The menu (prix-fixe only and costing $145, but with supplements that can raise the price considerably) reflects the traditional Bajan table — without flying fish —  as well as the tastes of Jamaica, Trinidad, Martinique, Puerto Rico and other Caribbean locales.

Almost everything I tasted hit the spot — “tropical” without a tacky onslaught of pineapple and coconut. Carmichael, who once worked at Chang’s still-missed Ma Peche, isn’t trying for a “pan-Caribbean” menu; rather, it’s a personalized take on certain dishes he loves.

He avoids cliches: There’s nary a jerk in the house except for hearty “jerk” duck sausage that’s not the real thing, but merely “inspired” by jerk seasonings.

My meals began with two kinds of irresistible bread: Trinidad-inspired flaky roti that was fun to tear apart with fingers, and firm, Jamaican cassava cubes. Dips of pepper jelly, plantain ginger chutney, curried chickpeas and mango chutney foreshadow the flavor adventures to come.

Black sea bass — served beside a small pool of woodsy, mild Trinidadian-style curry — looked minimalist on the plate but packed maximum flavor punch. Breadfruit tostones, as toothsome as pizza-style flatbread but a lot tastier, were topped with rings of impossibly tender octopus and sparked with “dog” sauce, a piquant condiment made with parsley, lime and habanero from the French Caribbean.

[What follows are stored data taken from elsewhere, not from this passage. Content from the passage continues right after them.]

Background: an optimization exercise with open tools, aiming at small area. Do not read the settings as production practice. Where RTL was checked, it was by simulation tests only, not by an equivalence proof against the original. No functional check of the RTL was part of runs 5 to 7. Power and IR drop assume default switching activity. No driver is modelled on the clock port, so clocking that relies on it looks cheaper here than on a real chip.

==> flow/config.mk <==
export PLATFORM = sky130hd
export DESIGN_NAME = rv32_core
export DESIGN_NICKNAME = rv32_core
export VERILOG_FILES = /design/flow/design.v
export SDC_FILE = /design/flow/constraint.sdc
export NUM_CORES = 4
export LEC_CHECK = 0
export ABC_AREA = 1
export CAP_MARGIN = 20
export CORE_MARGIN = 2
export CORE_UTILIZATION = 60
export CTS_BUF_LIST = sky130_fd_sc_hd__clkbuf_2 sky130_fd_sc_hd__clkbuf_4 sky130_fd_sc_hd__clkbuf_8
export CTS_CLUSTER_SIZE = 40
export SLEW_MARGIN = 20
==> flow/constraint.sdc <==
create_clock -name core_clock -period 10.0 [get_ports {clk}]
set_input_delay 2.0000 -clock core_clock [delete_from_list [all_inputs] [get_ports {clk}]]
set_output_delay 2.0000 -clock core_clock [all_outputs]
set_load 0.01 [all_outputs]
==> flow/design.v <==
package rv32_pkg;
    typedef enum logic [1:0] {
        class_load    = 2'b00,
        class_alu_imm = 2'b01,
        class_store   = 2'b10,
        class_alu_reg = 2'b11
    } instr_class_t;
endpackage
`timescale 1ns/1ps
module alu (
    input  logic       a,
    input  logic       b,
    input  logic       cin,
    input  logic       inv_b,      
    input  logic [2:0] funct3,
    output logic       sum,
    output logic       cout,
    output logic       result
);
    logic bb;
    assign bb   = b ^ inv_b;
    assign sum  = a ^ bb ^ cin;
    assign cout = (a & bb) | (cin & (a ^ bb));
    always_comb begin
        case (funct3)
            3'b000:  result = sum;
            3'b100:  result = a ^ b;
            3'b110:  result = a | b;
            3'b111:  result = a & b;
            default: result = a;
        endcase
    end
endmodule
`timescale 1ns/1ps
module register_file (
    input  logic       clk,
    input  logic       clr,        
    input  logic       wr_ena,
    input  logic [4:0] wr_addr,
    input  logic       wr_bit,
    input  logic [4:0] rd_addr0,
    input  logic [4:0] rd_addr1,
    output logic       rd_bit0,
    output logic       rd_bit1
);
    logic [32-1:0] regs [1:32-1];
    logic [32-1:0] lsb;
    assign lsb[0] = 1'b0;
    for (genvar k = 1; k < 32; k++) begin : g_reg
        logic we;
        assign we = clr || (wr_ena && wr_addr == 5'(k));
        assign lsb[k] = regs[k][0];
        always_ff @(posedge clk) begin
            regs[k] <= {we ? (wr_bit && !clr) : regs[k][0], regs[k][32-1:1]};
        end
    end
    assign rd_bit0 = lsb[rd_addr0] && !clr;
    assign rd_bit1 = lsb[rd_addr1] && !clr;
endmodule
`timescale 1ns/1ps
module instr_decoder (
    input  logic [31:0] instr,
    input  logic [4:0]  phase,
    output rv32_pkg::instr_class_t instr_class,
    output logic [4:0]  rs1,
    output logic [4:0]  rs2,
    output logic [4:0]  rd,
    output logic        imm_bit,   
    output logic        rd_bit,    
    output logic        inv_b      
);
    logic [2:0] funct3;
    logic       is_reg;
    logic       is_store;
    assign instr_class = rv32_pkg::instr_class_t'(instr[5:4]);
    assign is_reg   = instr[5] & instr[4];
    assign is_store = instr[5] & ~instr[4];
    assign funct3 = instr[14:12];
    assign rs1 = instr[19:15];
    assign rs2 = instr[24:20];
    assign rd  = instr[11:7];
    assign rd_bit = instr[7 + 32'(phase[2:0])];
    always_comb begin
        if (phase >= 5'd11) begin
            imm_bit = instr[31];
        end else if (phase < 5'd5 && is_store) begin
            imm_bit = rd_bit;
        end else begin
            imm_bit = instr[20 + 32'(phase)];
        end
    end
    assign inv_b = instr[4] &&
                   ((funct3 == 3'b000 && is_reg && instr[30]) || funct3[2:1] == 2'b01);
endmodule
`timescale 1ns/1ps
module core_control (
    input  logic        clk,
    input  logic        rst,
    output logic [4:0]  phase,
    output logic        rot,
    output logic        clr,
    output logic        instruction_done,
    output logic [31:0] instructions_completed
);
    always_ff @(posedge clk) begin
        if (rst) begin
            phase <= '0;
            rot   <= 1'b0;
            clr   <= 1'b1;
        end else begin
            phase <= phase + 5'd1;
            if (phase == 5'd31) begin
                rot <= ~rot;
                clr <= 1'b0;
            end
        end
    end
    assign instruction_done = rot && phase == 5'd31;
    always_ff @(posedge clk) begin
        if (rst) begin
            instructions_completed <= '0;
        end else if (instruction_done) begin
            instructions_completed <= instructions_completed + 32'd1;
        end
    end
endmodule
`timescale 1ns/1ps
module rv32_core (
    input  logic             clk,
    input  logic             rst,
    output logic [32-1:0] mem_addr,
    input  logic [32-1:0] mem_rd_data,
    output logic [32-1:0] mem_wr_data,
    output logic             mem_wr_ena,
    output logic [32-1:0] pc,
    output logic             instruction_done,
    output logic [31:0]      instructions_completed
);
    logic [4:0] phase;
    logic       rot;
    logic       clr;
    rv32_pkg::instr_class_t instr_class;
    logic [4:0] rs1;
    logic [4:0] rs2;
    logic [4:0] rd;
    logic       imm_bit;
    logic       rd_bit;
    logic       inv_b;
    logic [2:0] funct3;
    logic       a;
    logic       rs2_bit;
    logic       b;
    logic       cin;
    logic       sum;
    logic       cout;
    logic       alu_res;
    logic       carry;
    logic [29:0] ar;          
    logic [31:0] sdr;         
    logic [4:0]  xr;          
    logic        flag;        
    logic        mem_op;      
    logic        store_op;    
    logic        access;
    logic        is_load;
    logic        is_store;
    logic        is_reg;
    logic        is_shift;
    logic        is_sll;
    logic        is_cmp;
    logic [4:0]  idx;
    logic        tap;
    logic [5:0]  qsum;
    logic        mask;
    logic        wbit;
    logic        wr_ena;
    logic [4:0]  wr_addr;
    core_control u_control (
        .clk                    (clk),
        .rst                    (rst),
        .phase                  (phase),
        .rot                    (rot),
        .clr                    (clr),
        .instruction_done       (instruction_done),
        .instructions_completed (instructions_completed)
    );
    instr_decoder u_decoder (
        .instr       (mem_rd_data),
        .phase       (phase),
        .instr_class (instr_class),
        .rs1         (rs1),
        .rs2         (rs2),
        .rd          (rd),
        .imm_bit     (imm_bit),
        .rd_bit      (rd_bit),
        .inv_b       (inv_b)
    );
    assign funct3   = mem_rd_data[14:12];
    assign is_load  = instr_class == rv32_pkg::class_load;
    assign is_store = instr_class == rv32_pkg::class_store;
    assign is_reg   = instr_class == rv32_pkg::class_alu_reg;
    assign is_shift = funct3[1:0] == 2'b01;
    assign is_sll   = ~funct3[2];
    assign is_cmp   = funct3[2:1] == 2'b01;
    register_file u_regfile (
        .clk      (clk),
        .clr      (clr),
        .wr_ena   (wr_ena),
        .wr_addr  (wr_addr),
        .wr_bit   (wbit),
        .rd_addr0 (rs1),
        .rd_addr1 (rs2),
        .rd_bit0  (a),
        .rd_bit1  (rs2_bit)
    );
    assign b   = is_reg ? rs2_bit : imm_bit;
    assign cin = (phase == 5'd0) ? inv_b : carry;
    alu u_alu (
        .a      (a),
        .b      (b),
        .cin    (cin),
        .inv_b  (inv_b),
        .funct3 (instr_class[0] ? funct3 : 3'b000),
        .sum    (sum),
        .cout   (cout),
        .result (alu_res)
    );
    assign access = rot && phase == 5'd0 && mem_op;
    always_ff @(posedge clk) begin
        carry <= cout;
        ar    <= {sum, ar[29:1]};
        if (access && !store_op) begin
            sdr <= {sdr[31], mem_rd_data[31:1]};
        end else begin
            sdr <= {is_store ? rs2_bit : alu_res, sdr[31:1]};
        end
        if (!rot && phase < 5'd5) begin
            xr <= {is_load ? rd_bit : b, xr[4:1]};
        end
        if (!rot && phase == 5'd31) begin
            if (is_cmp) begin
                flag <= funct3[0] ? ~cout : ((a ^ b) ? a : sum);
            end else begin
                flag <= a;
            end
        end
        if (!access) begin
            mem_op   <= ~mem_rd_data[4];
            store_op <= is_store;
        end
    end
    assign idx  = (instr_class[0] && is_shift) ? (is_sll ? 5'd0 - xr : xr) : 5'd0;
    assign tap  = sdr[idx];
    assign qsum = {1'b0, phase} + {1'b0, xr};
    assign mask = is_sll ? (phase < xr) : qsum[5];
    always_comb begin
        if (mem_op && !store_op) begin
            wbit = (phase == 5'd0) ? mem_rd_data[0] : sdr[0];
        end else if (is_cmp) begin
            wbit = (phase == 5'd0) && flag;
        end else if (is_shift && mask) begin
            wbit = ~is_sll && mem_rd_data[30] && flag;
        end else begin
            wbit = tap;
        end
    end
    assign wr_ena  = rot && !(mem_op && store_op);
    assign wr_addr = access ? xr : rd;
    assign mem_addr    = access ? {ar, 2'b00} : {instructions_completed[29:0], 2'b00};
    assign mem_wr_data = sdr;
    assign mem_wr_ena  = access && store_op;
    assign pc          = {instructions_completed[29:0], 2'b00};
endmodule
==> flow/run.sh <==
#!/bin/bash
# synth_recipe.tcl (not shown) runs the flow's synth.tcl, then flattens the netlist and writes it again
# the make line also repeats each setting of config.mk as NAME=value (left out here)
make -C /OpenROAD-flow-scripts/flow DESIGN_CONFIG=/design/flow/config.mk WORK_HOME=/design/flow/orfs CLKGATE_MAP_FILE= SYNTH_SCRIPT=/design/flow/synth_recipe.tcl finish
==> results of run 1 <==
-- flip-flops by register name, summed over array words and instances (netlist names) --
register	cells
ar	30
u_control.clr	1
carry	1
sdr	32
store_op	1
xr	5
u_regfile.regs	992
u_control.instructions_completed	32
flag	1
mem_op	1
u_control.phase	5
u_control.rot	1
-- worst reg2reg max path: cells and delay by family, from the launching register on --
| kind | cells | cell delay [ns] |
|---|---|---|
| flip-flops | 1 | 0.71 |
| AND/OR/NAND/NOR | 7 | 1.39 |
| AO/OA/AOI/OAI | 1 | 0.14 |
| buffers and inverters | 3 | 1.08 |
| adder cells (fa/ha/maj) | 1 | 0.33 |
-- cells by family (layout without fill, tap and decap cells) --
logic type	after synthesis	count (layout)	share of synthesized area, %
XOR/XNOR	12	12	0.3904
other	1	4	0.01393
multiplexers	5	5	0.2092
flip-flops	1102	1102	82.29
AND/OR/NAND/NOR	518	518	8.608
AO/OA/AOI/OAI	197	197	4.146
adder cells (fa/ha/maj)	16	16	0.7716
buffers and inverters	206	557	3.570
-- per-stage QoR --
step                power (W)  setup slack [ns]
global route         0.008630             4.157
floorplan            0.004748             5.723
detailed placement   0.004856             4.398
CTS                  0.008422             4.342
finish               0.008328             4.407
global placement     0.004853             4.417
-- final cells by class --
class                      instances  area (um2)
sequential                      1102       22150
fill                            2720       12120
multi-input combinational        752        3824
clock buffer                     243        3013
timing repair buffer             163        1622
tap                              592       740.7
inverter                         130       488.0
clock inverter                    21       259.0
-- synth_stat cells, types with 2 or more instances --
master,n
xor2_1,12
o21ai_2,3
nor4_1,7
o21ai_0,113
nor2_4,5
clkinv_1,11
mux2_2,5
nand3b_1,3
buf_6,6
buf_4,36
ha_1,15
nand3_2,2
edfxtp_1,9
nor2_2,6
nor3_2,2
a31oi_1,2
o2111ai_1,2
nor3_1,10
inv_1,107
o221ai_1,11
nor3b_1,2
inv_2,12
nor2_1,110
nand2_4,3
o211ai_1,18
nand4_1,11
dfxtp_1,1093
buf_2,6
a21oi_1,41
nand2_2,6
clkbuf_1,28
nand2_1,227
o21a_1,2
nand3_1,122
-- power by group through the flow --
| stage | registers, W | logic (W) | clock network [W] |
|---|---|---|---|
| after detailed placement | 0.00464 | 0.000218 | 0 |
| after global routing | 0.00455 | 0.000243 | 0.00384 |
| after floorplan | 0.00462 | 0.000128 | 0 |
| final | 0.00454 | 0.000219 | 0.00357 |
| after global placement | 0.00463 | 0.000218 | 0 |
| after CTS | 0.00454 | 0.000219 | 0.00366 |
-- worst paths after layout --
kind,endpoint,slack (ns),depth (start not counted)
setup reg to reg,u_regfile.regs[19][31],6.23,12
hold / removal,u_regfile.regs[16][0],0.30,0
hold reg to reg,u_regfile.regs[16][0],0.30,0
setup / recovery,mem_addr[16],4.41,7
-- metal layers --
layer,vias to the layer above,track usage [%]
met5,-,0
li1,7058,-
met3,88,5.610
met2,418,34.18
met4,0,11.22
met1,6654,29.61
==> flow_metrics.tcl, run 1 <==
set metrics [dict create \
    layout_commonest_cell "dfxtp_1" \
    wirelength_met1_mm 23.28 \
    drt_wl_total_mm 50.23 \
    rsz0062_at_grt "no" \
    final.setup_skew_ns 0.03979 \
    antenna_found_initial 1 \
    synth_edf_count 9 \
    row_count 77 \
    grt_pass1_wl_mm 79.27 \
    hold_path_startpoint "u_regfile.regs[16][1]" \
    drcViolationCount 0 \
    avgSynthCellArea_um2 13.09 \
    via_count 14220 \
    status "timing/DRC/antenna clean" \
    crit_chain "clkinv_1 -> ha_1 -> nand3_2 -> nor3_4 -> buf_4 -> o21ai_0 -> clkdlybuf4s50_1" \
    layout-drive-gt1-share_pct 13.11 \
    n_antenna_cell 0 \
    die_x_um 215.8 \
    cts_resized 0 \
    synthFlopType "dfxtp_1" \
    dp_hpwl_mm 31.04 \
    p_int_w 0.006549 \
    placed_area_um2 28830 \
    cts_setup_buffers 0 \
    startpoint "u_control.phase[0]" \
    holdCritPathClass "flip-flop to flip-flop" \
    timing.slew.headroom_pct 35.58 \
    ys_warn_count 6 \
    yosys.area.top_type "dfxtp_1" \
    grt_pass1_vias 14560 \
    crit_family "buffers and inverters" \
    clock_power_share_pct 42.8 \
    firstDrtPassIters 6 \
    postRouteAntennaNets 0 \
    fin_area_um2 32100 \
    fin_crit_ns 5.593 \
    initial_core_util_pct 60.87 \
    slew_viol_final 0 \
    gp_congestion 0.8474 \
    p_leak_nw 13.17 \
    setup_tns_ns 0 \
    syn2layout_area_growth_pct 19.24 \
    max_stage_delay_ns 0.71 \
    top_layer_used "met4" \
    cp_max_fo 59 \
    power_switching_w 0.001779 \
    worstPathRequired_ns 8.00 \
    synth.area.top_cells "dfxtp_1 (81%), nand2_1 (3.2%), nand3_1 (2.3%)" \
    grt_overflow_total 0 \
    seq_power_share_pct 54.5 \
    yosysTopAreaCellShare_pct 81.29 \
    end_kind "output pin" \
    routedWlPerCell_um 16.73 \
    numPlacedInstances 2739 \
    clock-root-buffer "clkbuf_8" \
    io_buffers 159 \
    fin_cells 3003 \
    critPathSlowestCell "dfxtp_1" \
    combPwrFrac_pct 2.6 \
    r2r-start "u_control.phase[0]" \
    clkLatencyLatePin_ns 0.76 \
    htree_levels 4 \
    cts.clk_slew.worst_paths_ns 0.07 \
    drt_iter0_drc 1036 \
    wl_met3_mm 2.736 \
    finalCritPeriodShare_pct 55.93 \
    p_per_area_nw_per_um2 259.5 \
    peakVddDrop_v 0.0002187 \
    cts.sinks 1102 \
    dieArea_um2 46570 \
    dr_wl_met2_mm 22.71 \
    hold_viol_final 0 \
    tightest_slew_ns 0.9627 \
    cp_num_buf_inv 3 \
    yosysSeqAreaShare_pct 82.29 \
    nets 2351 \
    synth_cell_types 43 \
    final_util_pct 72.58 \
    die_height_um 215.8 \
    cts_tree "built" \
    drv_cap 0 \
    cts.path.max_buffers 3 \
    switching_share_pct 21.36 \
    vias_per_cell 4.735 \
    cp-start-kind "flip-flop" \
    crit_arrival_ns 3.59 \
    synth.cell_area_um2 26920 \
    grtUsageTotal_pct 22.30 \
    ios 164 \
    worstSetupPathType "flip-flop to output pin" \
    numCtsBuffers 152 \
    timing.hold.ws_ns 0.2993 \
    postSynthCellCount 2057 \
    grt_max_degree 60 \
    setup_viol 0 \
    synthArstFlopShare_pct 0 \
    core_area_um2 44220 \
    layout_common_cells "dfxtp_1 (1093), nand2_1 (227), clkbuf_8 (190)" \
    ys_ff_latch 1102 \
    ctsHoldBuffers 0 \
    max_freq_ghz 0.1788 \
]
==> run 2: changes to the inputs <==
==> flow/config.mk (replaced) <==
export PLATFORM = sky130hd
export DESIGN_NAME = rv32_core
export DESIGN_NICKNAME = rv32_core
export VERILOG_FILES = /design/flow/design.v
export SDC_FILE = /design/flow/constraint.sdc
export NUM_CORES = 4
export LEC_CHECK = 0
export CAP_MARGIN = 20
export CORE_MARGIN = 2
export CORE_UTILIZATION = 40
export SLEW_MARGIN = 20
==> run 2 against run 1 <==
Against the previous run:
- worst setup slack worse by 0.54 ns
- hold slack lost 0.0056 ns
- fmax is 8.9% lower
- utilization shrank 24 points
- wire length is 9.3% lower
- final area up 1.3%
- first-iteration DRC count down 28%
- flip-flop and latch count is the same
- highest routed layer is now met5
==> flow_metrics.tcl, run 2 <==
set metrics [dict create \
    status "timing/DRC/antenna clean" \
    finalCritPeriodShare_pct 61.37 \
    gp_congestion 0.8688 \
    syn2layout_area_growth_pct 20.57 \
    ff2ff_setup_slack_ns 5.79 \
    synth_commonest_cells "dfxtp_1 (1093), nand2_1 (220), nor2_1 (53)" \
    layout_commonest_cell "dfxtp_1" \
    nets 2084 \
    core_area_um2 66920 \
    ys_warn_count 6 \
    routedWlPerCell_um 15.26 \
    cts_tree "built" \
    setup_tns_ns 0 \
    layout_common_cells "dfxtp_1 (1093), nand2_1 (220), clkdlybuf4s50_1 (159)" \
    ctsHoldBuffers 0 \
    timing.slew.headroom_pct 35.23 \
    crit_arrival_ns 4.14 \
    clkLatencyLatePin_ns 0.64 \
    grt_pass1_vias 12760 \
    setup_viol 0 \
    cts.clk_slew.worst_paths_ns 0.06 \
    antenna_found_initial 3 \
    synthArstFlopShare_pct 0 \
    firstDrtPassIters 5 \
    postSynthCellCount 1850 \
    grtUsageTotal_pct 13.26 \
    p_per_area_nw_per_um2 261.7 \
    drcViolationCount 0 \
    yosysSeqAreaShare_pct 82.13 \
    synth_cell_types 74 \
    grt_max_degree 51 \
    dp_hpwl_mm 29.54 \
    tightest_slew_ns 0.9715 \
    layout-drive-gt1-share_pct 11.37 \
    slew_viol_final 0 \
    yosys.area.top_type "dfxtp_1" \
    drt_wl_total_mm 45.54 \
    dieArea_um2 69520 \
    grt_overflow_total 0 \
    hold_viol_final 0 \
    cts_resized 0 \
    nFillCells 5680 \
    cp_max_fo 50 \
    placed_area_um2 29200 \
    fin_crit_ns 6.137 \
    clock-root-buffer "clkbuf_16" \
    drv_cap 0 \
    max_freq_ghz 0.1630 \
    synth_edf_count 9 \
    die_height_um 263.7 \
    ys_ff_latch 1102 \
    synth.cell_area_um2 26970 \
    vias_per_cell 4.282 \
    worstSetupPathType "flip-flop to output pin" \
    regMostFlops "u_regfile.regs" \
    via_count 12780 \
    end_kind "output pin" \
    holdCritPathClass "flip-flop to flip-flop" \
    yosysTopAreaCellShare_pct 81.13 \
    cp-start-kind "flip-flop" \
    cts.path.max_buffers 3 \
    io_buffers 159 \
    largest_reg_flops 992 \
    initial_core_util_pct 40.30 \
    cts.sinks 1102 \
    rsz0062_at_grt "no" \
    peakVddDrop_v 0.0001457 \
    numCtsBuffers 97 \
    die_x_um 263.7 \
    drt_iter0_drc 747 \
    synth.most_common_cell "dfxtp_1" \
    row_count 95 \
    p_leak_nw 12.76 \
    ios 164 \
    worstPathRequired_ns 8.00 \
    grt_pass1_wl_mm 71.74 \
    largest_registers "u_regfile.regs (992), sdr (32), u_control.instructions_completed (32)" \
    fin_area_um2 32520 \
    cts_setup_buffers 0 \
    postRouteAntennaNets 0 \
    htree_levels 3 \
    final.setup_skew_ns 0.03837 \
    synth.area.top_cells "dfxtp_1 (81%), nand2_1 (3.1%), mux4_2 (2.1%)" \
    synthFlopType "dfxtp_1" \
    avgSynthCellArea_um2 14.58 \
]
==> run 2: changes by cell type after synthesis, sizes merged, moves of 13 or more <==
| cell | delta |
|---|---|
| o21ai | -35 |
| nand3 | -100 |
| o211ai | -14 |
| mux4 | +25 |
| inv | -102 |
| xor2 | +13 |
| a21oi | -26 |
| nor2 | -67 |
| nor2b | +44 |
| mux2i | +21 |
| nand2 | -16 |
==> run 2: cell type report <==
type | instances | area, um2 | area share, %
multi-input combinational | 652 | 4262 | 13.10
inverter | 17 | 63.81 | 0.1962
antenna | 2 | 5.005 | 0.01539
clock inverter | 34 | 451.7 | 1.389
timing repair buffer | 164 | 1629 | 5.009
tap | 873 | 1092 | 3.359
sequential | 1102 | 22150 | 68.12
clock buffer | 141 | 2865 | 8.811
==> run 2: routing by layer <==
layer / routed length, um / global-route usage [%] / vias up
met4: 1028 / 4.633 / 2
li1: - / - / 6329
met2: 20410 / 20.94 / 311
met3: 2324 / 3.300 / 75
met1: 21770 / 17.76 / 6064
met5: 15 / 0 / -
==> run 2: power breakdown <==
part,leakage (nW),total [W],internal (W),switching (W)
logic,2.24,0.000267,0.000121,0.000146
clock network,1.60,0.00371,0.00216,0.00155
registers,8.92,0.00453,0.00446,0.0000663
==> run 2: worst max-delay path: stages, from the launching register on <==
cell and delay, ns:
dfxtp_1 0.51, inv_1 0.15, ha_1 0.16, nor4b_4 0.45, and3_2 0.93, inv_2 0.53, nand2_1 0.18, nand2_1 0.07
clkdlybuf4s50_1 0.49
==> run 2: path summary, 6_finish.rpt <==
path | depth (start not counted) | endpoint | start
worst max-delay path | 8 | mem_addr[27] | u_control.phase[0]
worst min-delay path | 0 | u_regfile.regs[10][4] | u_regfile.regs[10][5]
worst max register to register | 10 | sdr[11] | u_control.phase[0]
worst min register to register | 0 | u_regfile.regs[10][4] | u_regfile.regs[10][5]
==> run 2: metrics by stage <==
| step | util, % | setup WS, ns | power, W | std cells | hold slack, ns |
|---|---|---|---|---|---|
| final | 48.59 | 3.863 | 0.008511 | 2985 | 0.2937 |
| after global routing | 48.59 | 3.518 | 0.008838 | 2983 | 0.2964 |
| after CTS | 48.59 | 3.746 | 0.008629 | 2983 | 0.2896 |
| after detailed placement | 43.63 | 4.065 | 0.004899 | 2808 | 0.3121 |
| after global placement | 43.63 | 4.080 | 0.004898 | 2808 | 0.3098 |
| after floorplan | - | 5.171 | 0.004764 | 1853 | 0.3096 |
==> run 2: logic make-up after synthesis <==
family | synth area share (%)
mux | 3.298
other cells | 0.01390
flops | 82.13
fa+ha+maj | 0.7701
xor+xnor | 1.072
buf+inv | 2.115
simple gates | 6.982
compound gates | 3.619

Luscious raw pepper shrimp from Montauk waters, dusted with tangy hibiscus and tingly fermented Scotch bonnet peppers hit all the notes perfectly. That wonderful dish has been replaced by raw, mineral-rich ocean scallops that were nearly as good.

Plantain-scrambled egg and salt cod were so delicious, I suggest you ask, as I did, to hold the caviar that would add $50 to the bill. It was enough to just enjoy the creamiest scramble and sweetest salt cod I’ve ever had.

The only disappointment was chuletas can can ($75 extra but enough to feed three) — a monumental combo of pork rib, belly and loin, seasoned with pungent recaito, a traditional Puerto Rican sofrito of pepper and cilantro.

Although awesome to behold, the meat emerged too dry and with little textural differentiation among the cuts.

Kabawa has a reasonably priced wine list and killer, top-tier rums. I loved a Cuban-inspired daiquiri made with shaved ice.

Next-door Bar Kabawa’s a la carte “small bites” and patties of goat, shrimp and crab, variously baked and fried, are cheap introductions to Carmichael’s talent. But the place to enjoy it to the full is the main restaurant — and the counter is where it can be experienced at its spectacular best.